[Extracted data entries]

File: src/rtl/nvm_word_writer.sv
module nvm_word_writer
  import nvmw_pkg::*;
#(
  parameter int CLK_DIV = 4
) (
  input  logic        clk,
  input  logic        rst_n,
  input  logic        reg_wr_en,
  input  logic [31:0] reg_wdata,
  output logic [31:0] reg_rdata,
  output logic        spi_sck,
  output logic        spi_cs_n,
  output logic        spi_mosi,
  input  logic        spi_miso
);
  logic [1:0] rst_sync_q;
  logic       rst_int_n;

  always_ff @(posedge clk or negedge rst_n) begin
    if (!rst_n) rst_sync_q <= 2'b00;
    else        rst_sync_q <= {rst_sync_q[0], 1'b1};
  end
  assign rst_int_n = rst_sync_q[1];

  logic              start_q, start_d;
  logic              done_q, done_d;
  logic [ADDR_W-1:0] addr_q, addr_d;
  logic [DATA_W-1:0] data_q, data_d;
  logic              accept, complete, unused_wdata;

  assign unused_wdata = reg_wdata[1];
  assign accept       = reg_wr_en && reg_wdata[0] && done_q;

  always_comb begin
    start_d = accept;
    done_d  = done_q;
    addr_d  = addr_q;
    data_d  = data_q;
    if (accept) begin
      done_d = 1'b0;
      addr_d = reg_wdata[2 +: ADDR_W];
      data_d = reg_wdata[31 -: DATA_W];
    end else if (complete) begin
      done_d = 1'b1;
    end
  end

  always_ff @(posedge clk or negedge rst_int_n) begin
    if (!rst_int_n) begin
      start_q <= 1'b0;
      done_q  <= 1'b1;
      addr_q  <= '0;
      data_q  <= '0;
    end else begin
      start_q <= start_d;
      done_q  <= done_d;
      addr_q  <= addr_d;
      data_q  <= data_d;
    end
  end

  assign reg_rdata = {data_q, addr_q, done_q, start_q};

  logic               tick, tick_en, launch, fin, last_bit;
  logic [FRAME_W-1:0] frame;
  logic [LEN_W-1:0]   len;

  nvmw_tick #(.DIV(CLK_DIV)) u_tick (
    .clk(clk), .rst_n(rst_int_n), .en(tick_en), .tick(tick)
  );

  nvmw_seq u_seq (
    .clk(clk), .rst_n(rst_int_n), .go(start_q), .tick(tick), .fin(fin),
    .busy(last_bit), .addr(addr_q), .data(data_q), .launch(launch),
    .frame(frame), .len(len), .tick_en(tick_en), .complete(complete)
  );

  nvmw_shift u_shift (
    .clk(clk), .rst_n(rst_int_n), .tick(tick), .launch(launch),
    .frame(frame), .len(len), .miso(spi_miso), .sck(spi_sck),
    .cs_n(spi_cs_n), .mosi(spi_mosi), .fin(fin), .last_bit(last_bit)
  );
endmodule

File: config.mk
export PLATFORM = sky130hd
export DESIGN_NAME = nvm_word_writer
export DESIGN_NICKNAME = d
export VERILOG_FILES = /design/src/rtl/nvmw_pkg.sv /design/src/rtl/nvmw_tick.sv /design/src/rtl/nvmw_shift.sv /design/src/rtl/nvmw_seq.sv /design/src/rtl/nvm_word_writer.sv
export SDC_FILE = /design/constraint.sdc
export NUM_CORES = 1
export LEC_CHECK = 0
export BUFFER_PORTS_ARGS = -buffer_cell sky130_fd_sc_hd__buf_2
export CORE_MARGIN = 1.5
export CORE_UTILIZATION = 58
export CTS_CLUSTER_SIZE = 30
export DETAILED_ROUTE_END_ITERATION = 7
export GPL_ROUTABILITY_DRIVEN = 1
export GPL_TIMING_DRIVEN = 1
export PLACE_DENSITY = 0.83
export RECOVER_POWER = 100
export SLEW_MARGIN = 20
export SYNTH_ARGS = -nofsm -noshare
export SYNTH_HDL_FRONTEND = slang
export SYNTH_SLANG_ARGS = --single-unit
File: constraint.sdc
create_clock -name clk -period 5.55 [get_ports clk]
set_input_delay 0.2775 -clock clk [delete_from_list [all_inputs] [get_ports clk]]
set_output_delay 0.2775 -clock clk [all_outputs]
set_load 0.1 [all_outputs]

-- What is required --
Nothing but a number is expected here: the number of lines above that hold the word "posedge".

-- Answer box --
2